Now we are ready to design the Bayes classifier. Let `feats` be the features of an unknown sample. The function `classify_sample` finds the probability densities that this feature vector occurs given that the sample is a gummy bear/piece of licorice. Assume that there are an equal amount of gummy bears and pieces of licorice in the underlying set. The `scipy` function `multivariate_normal(mu, sig).pdf` can be used to compute the pdf of a two-dimensional normal distribution with expectation value mu and covariance matrix sig.

Define a rule to decide whether class 0 or class 1 is more likely for the given feature vector utilizing the Bayes' formula.

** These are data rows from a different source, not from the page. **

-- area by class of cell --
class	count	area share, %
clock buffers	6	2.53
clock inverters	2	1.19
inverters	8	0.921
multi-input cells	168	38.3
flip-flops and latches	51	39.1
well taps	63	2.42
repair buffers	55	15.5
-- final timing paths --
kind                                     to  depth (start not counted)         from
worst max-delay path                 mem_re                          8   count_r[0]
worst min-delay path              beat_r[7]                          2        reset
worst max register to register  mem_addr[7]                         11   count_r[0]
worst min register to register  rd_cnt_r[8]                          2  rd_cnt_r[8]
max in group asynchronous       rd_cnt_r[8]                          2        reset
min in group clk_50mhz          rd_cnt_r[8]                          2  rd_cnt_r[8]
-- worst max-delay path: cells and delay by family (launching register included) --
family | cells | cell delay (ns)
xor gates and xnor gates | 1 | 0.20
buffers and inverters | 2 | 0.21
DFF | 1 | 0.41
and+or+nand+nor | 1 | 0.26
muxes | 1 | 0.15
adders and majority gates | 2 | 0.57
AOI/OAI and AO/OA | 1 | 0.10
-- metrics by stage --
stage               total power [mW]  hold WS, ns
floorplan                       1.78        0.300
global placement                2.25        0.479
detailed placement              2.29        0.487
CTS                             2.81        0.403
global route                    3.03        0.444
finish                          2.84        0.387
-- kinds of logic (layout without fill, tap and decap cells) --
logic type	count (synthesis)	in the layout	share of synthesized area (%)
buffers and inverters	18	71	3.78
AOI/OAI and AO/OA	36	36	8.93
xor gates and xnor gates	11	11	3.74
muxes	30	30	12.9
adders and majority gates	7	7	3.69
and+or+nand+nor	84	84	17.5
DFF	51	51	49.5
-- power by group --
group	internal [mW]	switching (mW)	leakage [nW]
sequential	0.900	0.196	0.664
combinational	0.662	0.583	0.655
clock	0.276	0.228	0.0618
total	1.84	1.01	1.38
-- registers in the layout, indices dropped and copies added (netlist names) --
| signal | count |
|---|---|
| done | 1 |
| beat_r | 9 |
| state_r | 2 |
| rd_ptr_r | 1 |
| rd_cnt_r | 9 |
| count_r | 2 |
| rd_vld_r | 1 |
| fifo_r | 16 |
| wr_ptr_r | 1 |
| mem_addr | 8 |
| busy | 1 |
===== config.mk =====
export PLATFORM = sky130hd
export DESIGN_NAME = dcc_packet_encoder
export DESIGN_NICKNAME = d
export VERILOG_FILES = /design/src/rtl/dcc_pkg.sv /design/src/rtl/dcc_bit_timer.sv /design/src/rtl/dcc_packet_encoder.sv
export SDC_FILE = /design/constraint.sdc
export NUM_CORES = 1
export LEC_CHECK = 0
export CORE_MARGIN = 1
export CORE_UTILIZATION = 44
export CTS_CLUSTER_DIAMETER = 120
export DETAILED_ROUTE_END_ITERATION = 8
export GPL_ROUTABILITY_DRIVEN = 0
export HOLD_SLACK_MARGIN = 0.1
export PLACE_DENSITY = 0.62
export SYNTH_ARGS = -nofsm -noshare
export SYNTH_HDL_FRONTEND = slang
export SYNTH_SLANG_ARGS = --single-unit
export TNS_END_PERCENT = 1

===== constraint.sdc =====
create_clock -name clk -period 4.4 [get_ports clk]
set_clock_uncertainty 0.05 [all_clocks]
set_input_delay 0.88 -clock clk [delete_from_list [all_inputs] [get_ports clk]]
set_output_delay 0.88 -clock clk [all_outputs]
set_load 0.01 [all_outputs]

===== src/rtl/dcc_pkg.sv =====
// Shared types, default timing and counter-width helpers for the DCC packet encoder.
package dcc_pkg;

  typedef enum logic [2:0] {
    IDLE,
    PREAMBLE,
    START,
    DATA,
    CK_START,
    CK_DATA,
    END
  } dcc_state_e;

  // Default half-bit durations at 50 MHz: 58 us for '1', 100 us for '0'.
  localparam int DCC_ONE_HALF_CYC  = 2900;
  localparam int DCC_ZERO_HALF_CYC = 5000;
  localparam int DCC_PREAMBLE_BITS = 14;
  localparam int DCC_CHECKSUM_EN   = 1;

  // Half counter only ever counts 0 .. ZERO_HALF_CYC-1.
  function automatic int half_cnt_w(input int zero_half_cyc);
    return (zero_half_cyc < 2) ? 1 : $clog2(zero_half_cyc);
  endfunction

  // Bit counter must hold the preamble length or a full byte (8), whichever is larger.
  function automatic int bit_cnt_w(input int preamble_bits);
    int m;
    m = (preamble_bits > 8) ? preamble_bits : 8;
    return $clog2(m + 1);
  endfunction

endpackage


===== src/rtl/dcc_bit_timer.sv =====
// Half-bit timer: shapes each bit as low half then high half, flags the bit boundary
// (last cycle of the high half) and strobes the first cycle of every bit.
module dcc_bit_timer
  import dcc_pkg::*;
#(
  parameter int ONE_HALF_CYC  = DCC_ONE_HALF_CYC,
  parameter int ZERO_HALF_CYC = DCC_ZERO_HALF_CYC
) (
  input  logic clk,
  input  logic reset,
  input  logic i_next_bit,   // value of the bit that starts after the current boundary
  output logic o_dcc,        // phase level: 0 in low half, 1 in high half
  output logic o_dcc_n,
  output logic o_strobe,
  output logic o_boundary
);

  localparam int CW = half_cnt_w(ZERO_HALF_CYC);
  localparam logic [CW-1:0] ONE_LAST  = CW'(ONE_HALF_CYC - 1);
  localparam logic [CW-1:0] ZERO_LAST = CW'(ZERO_HALF_CYC - 1);
  localparam logic [CW-1:0] CNT_ONE   = CW'(1);

  logic [CW-1:0] r_cnt;
  logic          r_phase;
  logic          r_bit;
  logic          r_out;
  logic          r_out_n;
  logic          r_strobe;
  logic          r_first;

  logic w_half_last;
  logic w_boundary;

  // r_first makes the cycle straight after reset behave as a boundary, so the
  // first low half begins on the first rising edge after reset is released.
  always_comb begin
    w_half_last = (r_cnt == (r_bit ? ONE_LAST : ZERO_LAST));
    w_boundary  = r_first | (r_phase & w_half_last);
  end

  // Half counter, phase and registered complementary outputs.
  always_ff @(posedge clk or posedge reset) begin
    if (reset) begin
      r_cnt    <= '0;
      r_phase  <= 1'b1;
      r_bit    <= 1'b1;
      r_out    <= 1'b1;
      r_out_n  <= 1'b0;
      r_strobe <= 1'b0;
      r_first  <= 1'b1;
    end else if (w_boundary) begin
      r_first  <= 1'b0;
      r_bit    <= i_next_bit;
      r_phase  <= 1'b0;
      r_cnt    <= '0;
      r_out    <= 1'b0;
      r_out_n  <= 1'b1;
      r_strobe <= 1'b1;
    end else if (w_half_last) begin
      r_phase  <= 1'b1;
      r_cnt    <= '0;
      r_out    <= 1'b1;
      r_out_n  <= 1'b0;
      r_strobe <= 1'b0;
    end else begin
      r_cnt    <= r_cnt + CNT_ONE;
      r_strobe <= 1'b0;
    end
  end

  assign o_dcc      = r_out;
  assign o_dcc_n    = r_out_n;
  assign o_strobe   = r_strobe;
  assign o_boundary = w_boundary;

endmodule
### config.mk
export PLATFORM = sky130hd
export DESIGN_NAME = button_conditioner
export DESIGN_NICKNAME = d
export VERILOG_FILES = /design/src/rtl/button_conditioner.sv
export SDC_FILE = /design/constraint.sdc
export NUM_CORES = 1
export LEC_CHECK = 0
export ABC_AREA = 1
export BUFFER_PORTS_ARGS = -buffer_cell sky130_fd_sc_hd__buf_2
export CORE_ASPECT_RATIO = 1.4
export CORE_UTILIZATION = 53
export DETAILED_ROUTE_END_ITERATION = 10
export PLACE_DENSITY = 0.69
export REMOVE_ABC_BUFFERS = 1
export SYNTH_ARGS = -nofsm -noshare
export SYNTH_HDL_FRONTEND = slang
export SYNTH_SLANG_ARGS = --single-unit
### constraint.sdc
create_clock -name clk -period 3.4 [get_ports clk]
set_input_delay 0.51 -clock clk [delete_from_list [all_inputs] [get_ports clk]]
set_output_delay 0.51 -clock clk [all_outputs]
set_load 0.05 [all_outputs]
### src/rtl/button_conditioner.sv
// Conditions the raw up/down push buttons: two-flop synchroniser, debounce,
// press pulse with auto-repeat, and mutual exclusion between the two directions.
module button_conditioner #(
    parameter int CW         = 25,
    parameter int DB_COUNT   = 1000000,
    parameter int HOLD_COUNT = 25000000,
    parameter int RPT_COUNT  = 5000000
) (
    input  logic clk,
    input  logic reset,
    input  logic up_raw,
    input  logic down_raw,
    output logic up,
    output logic down,
    output logic up_level,
    output logic down_level
);
    typedef enum logic [1:0] {IDLE, HOLD, REPEAT} state_t;

    localparam logic [CW-1:0] DB_LAST   = CW'(DB_COUNT - 1);
    localparam logic [CW-1:0] HOLD_LAST = CW'(HOLD_COUNT - 1);
    localparam logic [CW-1:0] RPT_LAST  = CW'(RPT_COUNT - 1);

    // Index 0 is the up button, index 1 the down button.
    logic          raw         [2];
    logic          sync1_reg   [2];
    logic          sync2_reg   [2];
    logic          level_reg   [2];
    logic          level_next  [2];
    logic [CW-1:0] db_cnt_reg  [2];
    logic [CW-1:0] db_cnt_next [2];
    state_t        state_reg   [2];
    state_t        state_next  [2];
    logic [CW-1:0] timer_reg   [2];
    logic [CW-1:0] timer_next  [2];
    logic          pulse_reg   [2];
    logic          pulse_next  [2];

    assign raw[0] = up_raw;
    assign raw[1] = down_raw;

    for (genvar gi = 0; gi < 2; gi++) begin : g_btn
        localparam int OTHER = 1 - gi;
        logic blocked;

        // Looking at the other button's next level as well as its current one
        // keeps the pulses exclusive when both levels rise on the same edge.
        assign blocked = level_reg[OTHER] | level_next[OTHER];

        always_ff @(posedge clk or negedge reset) begin
            if (!reset) begin
                sync1_reg[gi]  <= 1'b0;
                sync2_reg[gi]  <= 1'b0;
                level_reg[gi]  <= 1'b0;
                db_cnt_reg[gi] <= '0;
                state_reg[gi]  <= IDLE;
                timer_reg[gi]  <= '0;
                pulse_reg[gi]  <= 1'b0;
            end else begin
                sync1_reg[gi]  <= raw[gi];
                sync2_reg[gi]  <= sync1_reg[gi];
                level_reg[gi]  <= level_next[gi];
                db_cnt_reg[gi] <= db_cnt_next[gi];
                state_reg[gi]  <= state_next[gi];
                timer_reg[gi]  <= timer_next[gi];
                pulse_reg[gi]  <= pulse_next[gi];
            end
        end

        always_comb begin
            level_next[gi]  = level_reg[gi];
            db_cnt_next[gi] = '0;
            if (sync2_reg[gi] != level_reg[gi]) begin
                if (db_cnt_reg[gi] == DB_LAST) begin
                    level_next[gi] = sync2_reg[gi];
                end else begin
                    db_cnt_next[gi] = db_cnt_reg[gi] + CW'(1);
                end
            end
        end

        // The FSM acts on the next level so the press pulse and the level edge
        // appear on the outputs in the same cycle.
        always_comb begin
            state_next[gi] = state_reg[gi];
            timer_next[gi] = timer_reg[gi];
            pulse_next[gi] = 1'b0;
            case (state_reg[gi])
                IDLE: begin
                    if (level_next[gi]) begin
                        state_next[gi] = HOLD;
                        timer_next[gi] = '0;
                        pulse_next[gi] = !blocked;
                    end
                end
                HOLD: begin
                    if (!level_next[gi]) begin
                        state_next[gi] = IDLE;
                        timer_next[gi] = '0;
                    end else if (blocked) begin
                        timer_next[gi] = '0;
                    end else if (timer_reg[gi] == HOLD_LAST) begin
                        state_next[gi] = REPEAT;
                        timer_next[gi] = '0;
                        pulse_next[gi] = 1'b1;
                    end else begin
                        timer_next[gi] = timer_reg[gi] + CW'(1);
                    end
                end
                REPEAT: begin
                    if (!level_next[gi]) begin
                        state_next[gi] = IDLE;
                        timer_next[gi] = '0;
                    end else if (blocked) begin
                        timer_next[gi] = '0;
                    end else if (timer_reg[gi] == RPT_LAST) begin
                        timer_next[gi] = '0;
                        pulse_next[gi] = 1'b1;
                    end else begin
                        timer_next[gi] = timer_reg[gi] + CW'(1);
                    end
                end
                default: begin
                    state_next[gi] = IDLE;
                    timer_next[gi] = '0;
                end
            endcase
        end
    end

    assign up         = pulse_reg[0];
    assign down       = pulse_reg[1];
    assign up_level   = level_reg[0];
    assign down_level = level_reg[1];
endmodule

==> impl_metrics.py, run 1 <==
metrics = {
    "outcome": {
        "status": "finished clean",
    },
    "route": {
        "wl_mm": 19.4,
        "via_count": 7344,
        "detail_route.vias_per_cell": 5.38,
        "drt-pass1-iter-count": 5,
        "drtIter0Drc": 391,
        "routedWlPerCell_um": 14.2,
        "drc": 0,
        "ant_nets": 0,
    },
    "timing": {
        "min_period_ns": 2.30,
        "worst_slack_ns": 1.10,
        "finalSetupTns_ns": 0,
        "slew_viol_final": 0,
        "post-route-period-util_pct": 67.6,
        "hold_viol": 0,
        "tightest_slew_ns": 0.709,
        "slew-limit-headroom_pct": 52.7,
        "clock.fmax_mhz": 435,
        "rsz0062_at_grt": "no",
        "finalSetupViolCount": 0,
        "final.setup_skew_ns": 0.0134,
    },
    "floorplan": {
        "dieArea_mm2": 0.0154,
        "die_y_um": 146,
        "start_util_pct": 54.3,
        "fp-row-count": 52,
        "ios": 8,
        "core-area_mm2": 0.0145,
        "die_x_um": 105,
    },
    "place": {
        "hpwl_mm": 14.4,
        "port_buffers": 7,
        "place_worst_setup_slack_ns": 1.10,
        "gp_congestion": 0.923,
    },
    "power_and_ir_drop": {
        "power_density_mw_per_mm2": 302,
        "power.share.switching_pct": 23.3,
        "p_leak_nw": 3.68,
        "p_int_w": 0.00193,
        "vdd_drop_max_v": 0.000208,
        "clock_power_share_pct": 44.3,
        "switchingPower_w": 0.000586,
        "power_w": 0.00252,
        "pwr-share-comb_pct": 2.2,
        "p_seq_share_pct": 53.5,
    },
    "clock_tree": {
        "path_clk_slew_ns": 0.08,
        "clkSinkCount": 112,
        "hold_buffers": 0,
        "cts_root_buffer": "clkbuf_16",
        "clk_path_buf_depth": 2,
        "postCtsResizedCells": 0,
        "cts_made_buffers": 9,
        "postCtsSetupBuffers": 0,
        "cts_tree": "yes",
        "clkLatencyLatePin_ns": 0.37,
        "cts_max_level": 3,
    },
    "finish": {
        "drive_above_1_share_pct": 7.23,
        "utilization_pct": 57.4,
        "area_growth_syn_to_layout_pct": 5.70,
        "fillers": 1441,
        "nets": 1187,
        "num_antenna_cells": 0,
    },
    "global_route": {
        "grt_pass1_wl_mm": 33.8,
        "grtUsageTotal_pct": 27.2,
        "grt_overflow_total": 0,
        "grt_max_degree": 75,
        "first_global_vias": 7254,
        "antenna_found_initial": 0,
    },
    "synthesis": {
        "netlist_area_mm2": 0.00789,
        "synth-edff-count": 0,
        "syn_inst": 1176,
        "async_flop_share_pct": 100,
        "ys.flop_type": "dfrtp_1",
        "ys_ff_latch": 112,
        "avgSynthCellArea_um2": 6.70,
        "yosysUniqueCellTypes": 41,
        "ys_seq_area_share_pct": 35.5,
        "synth_warnings": 0,
    },
    "critical_path": {
        "cp_max_fo": 29,
        "worst_setup_path_start_kind": "flip-flop",
        "crit_arrival_ns": 2.59,
        "critPathKind": "reg2reg",
        "required_ns": 3.69,
        "cp-end-kind": "flip-flop",
    },
    "job": {
        "max_cap_violations": 0,
    },
    "hold_path": {
        "min-delay-path-class": "in2async",
    },
}
==> per-layer routing <==
metal  GRT usage, %  vias up  wire length [um]
met5              0        -                 0
met4           10.4        0               455
met3           3.04       36               619
met2           49.3      131              9780
met1           32.8     3403              8560
li1               -     3774                 -
==> per-stage QoR <==
step | instance area [um^2] | hold WS, ns | cells
finish | 8330 | 0.106 | 1365
global placement | 8030 | 0.339 | 1349
detailed placement | 8030 | 0.341 | 1349
CTS | 8330 | 0.120 | 1365
global route | 8330 | 0.137 | 1365
floorplan | 7720 | 0.214 | 1150
==> worst max-delay path, cell delays in order (launching register included) <==
cell,delay [ns]
dfrtp_1,0.39
ha_1,0.19
nand2_1,0.10
nor2_4,0.16
nand2_1,0.09
nor2_2,0.12
nand3_2,0.11
nand2_2,0.45
nand3_1,0.16
nand2_2,0.15
nand2_4,0.12
o21ai_2,0.17
==> final cells by class <==
class	count	area, um^2	share of cell area, %
Multi-Input combinational cell	920	4480	53.7
Sequential cell	112	2800	33.6
Inverter	118	443	5.31
Tap cell	189	236	2.84
Clock buffer	9	225	2.70
Clock inverter	7	77.6	0.931
Timing Repair Buffer	10	72.6	0.871
==> path summary, 6_finish.rpt <==
kind / start / to / slack [ns] / cells after the start
max reg2reg: db_cnt_reg[26] / timer_reg[32] / 1.10 / 11
min reg2reg: sync1_reg[0] / sync2_reg[0] / 0.36 / 0
min in group clk: down_raw / sync1_reg[0] / 0.25 / 1
max: db_cnt_reg[26] / timer_reg[32] / 1.10 / 11
min: reset / db_cnt_reg[46] / 0.11 / 1
max in group asynchronous: reset / db_cnt_reg[12] / 2.51 / 2
==> power groups by stage <==
stage	clock, W	combinational, W	sequential (W)
finish	0.00112	0.0000551	0.00135
detailed placement	0	0.0000580	0.00137
floorplan	0	0.0000189	0.00137
CTS	0.00114	0.0000582	0.00135
global route	0.00117	0.0000655	0.00135
global placement	0	0.0000572	0.00137
==> synth_stat cells, types with 7 or more instances <==
cell / number / share of area (%)
xnor2_1: 9 / 1.0
nand2_1: 358 / 17
xor2_1: 30 / 3.3
nand4_1: 37 / 2.9
nor3_1: 33 / 2.1
inv_2: 7 / 0.33
dfrtp_1: 112 / 36
buf_2: 7 / 0.44
inv_1: 110 / 5.2
o21ai_2: 18 / 2.0
nor2_1: 201 / 9.6
nand3_1: 94 / 6.0
o21ai_0: 24 / 1.5
a21oi_1: 30 / 1.9
nor4_1: 7 / 0.56
ha_1: 12 / 1.9
buf_4: 7 / 0.67
nand2_2: 10 / 0.79
o21bai_1: 7 / 0.67
==> cells by family (layout without fill, tap and decap cells) <==
family,Yosys count,in the layout,share of synthesized area [%]
AND/OR/NAND/NOR,770,770,42.5
buffers and inverters,144,144,7.68
flip-flops,112,112,35.5
AO/OA/AOI/OAI,99,99,8.03
XOR/XNOR,39,39,4.33
adder cells (fa/ha/maj),12,12,1.90
==> cell usage in the layout (no fill, tap or decap), drive strengths merged, types with 12 or more instances in the layout <==
| master | n |
|---|---|
| nand3 | 102 |
| nand4 | 37 |
| o21ai | 44 |
| nand2 | 371 |
| nor2 | 212 |
| inv | 120 |
| dfrtp | 112 |
| ha | 12 |
| xor2 | 30 |
| nor3 | 34 |
| a21oi | 31 |
(Power assumes the default switching activity.)
==> run 2: changes to the inputs <==
Settings changed: PLACE_DENSITY 0.69 to 0.71.
Clock period 3.4 ns to 2 ns, I/O delays scaled along.
==> impl_metrics.py, run 2 (synthesis results as in run 1) <==
metrics = {
    "outcome": {
        "status": "finished clean",
    },
    "route": {
        "routedWlPerCell_um": 14.6,
        "detail_route.vias_per_cell": 5.44,
        "ant_nets": 0,
        "drc": 0,
        "via_count": 7736,
        "drtIter0Drc": 634,
        "wl_mm": 20.8,
        "drt-pass1-iter-count": 8,
    },
    "floorplan": {
        "dieArea_mm2": 0.0154,
        "ios": 8,
        "core-area_mm2": 0.0145,
        "start_util_pct": 54.3,
        "die_y_um": 146,
        "die_x_um": 105,
        "fp-row-count": 52,
    },
    "place": {
        "place_worst_setup_slack_ns": -0.00939,
        "port_buffers": 7,
        "hpwl_mm": 15.5,
        "gp_congestion": 0.965,
    },
    "global_route": {
        "antenna_found_initial": 0,
        "grt_max_degree": 44,
        "grt_pass1_wl_mm": 34.2,
        "first_global_vias": 7247,
        "grtUsageTotal_pct": 27.6,
        "grt_overflow_total": 0,
    },
    "timing": {
        "slew-limit-headroom_pct": 61.2,
        "rsz0062_at_grt": "yes",
        "post-route-period-util_pct": 96.8,
        "clock.fmax_mhz": 516,
        "tightest_slew_ns": 0.582,
        "slew_viol_final": 0,
        "min_period_ns": 1.94,
        "worst_slack_ns": 0.0637,
        "finalSetupViolCount": 0,
        "hold_viol": 0,
        "finalSetupTns_ns": 0,
        "final.setup_skew_ns": 0.00851,
    },
    "clock_tree": {
        "cts_root_buffer": "clkbuf_16",
        "cts_tree": "yes",
        "cts_max_level": 3,
        "clkSinkCount": 112,
        "cts_made_buffers": 9,
        "clkLatencyLatePin_ns": 0.36,
        "clk_path_buf_depth": 2,
        "path_clk_slew_ns": 0.08,
    },
    "finish": {
        "nets": 1243,
        "drive_above_1_share_pct": 15.0,
        "mostFrequentLayoutCell": "nand2_1",
        "num_antenna_cells": 0,
        "area_growth_syn_to_layout_pct": 16.4,
        "final_cell_mix": "nand2_1 (345), nor2_1 (183), dfrtp_1 (112)",
    },
    "power_and_ir_drop": {
        "vdd_drop_max_v": 0.000297,
        "power_density_mw_per_mm2": 464,
        "clock_power_share_pct": 43.8,
        "p_leak_nw": 4.02,
        "pwr-share-comb_pct": 2.5,
        "power.share.switching_pct": 22.8,
        "p_int_w": 0.00329,
        "switchingPower_w": 0.000970,
        "p_seq_share_pct": 53.7,
    },
    "critical_path": {
        "path_cells": "ha_2 -> nand2_2 -> nor2_4 -> nand2_2 -> nor2_4 -> nand3_4 -> nand2_8 -> clkbuf_16 -> nor2_2 -> nand3_1 -> nand2_1 -> nand2_1 -> nand2_1",
        "critPathKind": "reg2reg",
        "cp-end-kind": "flip-flop",
        "crit_family": "simple AND/OR/NAND/NOR gates",
        "critPathSlowestCell": "dfrtp_1",
        "cp_max_fo": 5,
        "critPathBufInv": 1,
        "crit_path_frequent_cell": "nand2_1",
        "crit_arrival_ns": 2.19,
        "r2r_setup_slack_ns": 0.06,
        "required_ns": 2.26,
        "slowest_delay_ns": 0.37,
        "worst_setup_path_start_kind": "flip-flop",
    },
    "job": {
        "max_cap_violations": 0,
    },
    "hold_path": {
        "min-delay-path-class": "in2reg",
    },
}
run 2: path summary, 6_finish.rpt:
check,start,end,depth (start not counted)
max in group asynchronous,reset,timer_reg[13],3
hold / removal,down_raw,sync1_reg[0],1
setup / recovery,db_cnt_reg[25],timer_reg[22],13
setup reg to reg,db_cnt_reg[25],timer_reg[22],13
min in group asynchronous,reset,db_cnt_reg[31],2
hold reg to reg,sync1_reg[1],sync2_reg[1],0
run 2: through the flow:
| step | cell area [um^2] | utilization [%] | std cells | hold WS [ns] | power (W) |
|---|---|---|---|---|---|
| final | 9180 | 63.3 | 1421 | 0.0402 | 0.00426 |
| after global routing | 9180 | 63.3 | 1421 | 0.0313 | 0.00440 |
| after CTS | 8750 | 60.3 | 1415 | 0.0313 | 0.00429 |
| after detailed placement | 8440 | 58.1 | 1398 | 0.285 | 0.00244 |
| after global placement | 8440 | 58.1 | 1398 | 0.283 | 0.00244 |
| after floorplan | 7720 | - | 1150 | 0.00441 | 0.00236 |
run 2: cell type report:
class,instances,area [um^2]
clock buffers,11,233
repair buffers,65,619
flip-flops and latches,112,2800
multi-input cells,921,4760
well taps,189,236
inverters,118,458
clock inverters,5,65.1
fillers,1346,5330
run 2: power by group through the flow:
stage               clock network [W]  logic (W)  registers, W
floorplan                           0  0.0000321       0.00233
global placement                    0   0.000107       0.00233
detailed placement                  0   0.000108       0.00233
CTS                           0.00190   0.000109       0.00229
global route                  0.00199   0.000127       0.00229
finish                        0.00187   0.000108       0.00229
run 2: timing repair:
item	CTS	global route
hold endpoints to repair	30	0
setup buffers	0	2
endpoints found under the setup margin	3	57
gates cloned	0	4
pin swaps	0	24
hold buffers	1	0
gates resized for setup	2	86
run 2: per-layer routing:
metal  GRT usage [%]  share of wire (%)
met4            11.0                3.0
met1            34.8                 43
met3            3.26                3.6
met5               0                  0
met2            47.9                 50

_Hint:_ Observe that the denominator in the quotient of Bayes' formula is identical for class 0 and class 1. You need not implement it if you only want to compare different class probabilities.

In [None]:
def classify_sample(feats, mu_gb, sig_gb, mu_lic, sig_lic):
    pdf_gb = scipy.stats.multivariate_normal(mu_gb, sig_gb).pdf    
    pdf_lic = scipy.stats.multivariate_normal(mu_lic, sig_lic).pdf    
    p_feat_given_gb = pdf_gb(feats)
    p_feat_given_lic = pdf_lic(feats)
    ### TODO: 
    # - Define the variables `p_gb` and `p_lic` (the probability of drawing a gummy 
    #   bear/piece of licorice out of the underlying set) 
    # - Define a rule deciding which class number is more likely using Bayes' formula.
    p_gb  = ...
    p_lic = ...
    class_no = ...
    ##
    return class_no

### 5. Inference

_**Inference**_ is the process of application of the model to unknown data. We define a function `inference` which gets the acquired grayscale image `img_gray` and the color image `img`. It repeats the same preprocessing steps we did with the training data, finds all segments and classifies them. Finally, it draws a rectangle around every segment in the color of the inferred class and returns the modified image.

In [None]:
def inference(img_gray, img):
    img_preproc = preprocess(img_gray)
    contours, contour_img = P5_helpers.compute_contours(img_preproc)
    feats = get_features(contours)
    print("Number of segments found: ", len(contours))
    for contour, feat in zip(contours, feats):
        x, y, w, h = cv2.boundingRect(contour)
        start_point = (x, y)
        end_point = (x+w, y+h)
        class_no = classify_sample(feat, mu_gb, sig_gb, mu_lic, sig_lic)
        col = (255,0,0) if class_no == 0 else (0,255,0)
        img = cv2.rectangle(img, start_point, end_point, col, 10)
    return img

Let's try it with the image `samples.jpg`.

In [None]:
img, orig_img = acquire("samples.jpg")
result = inference(img, orig_img)
fig, ax = plt.subplots(figsize=(12,12))
P5_helpers.disp_img(ax, result)

### Further things to do if you dare:

We have also provided for you further test samples `samples2.jpg` and `samples3.jpg`. They differ significantly from `samples.jpg` and the training data. Identify the difference and try to make your classifier work even with these samples. (This is difficult!)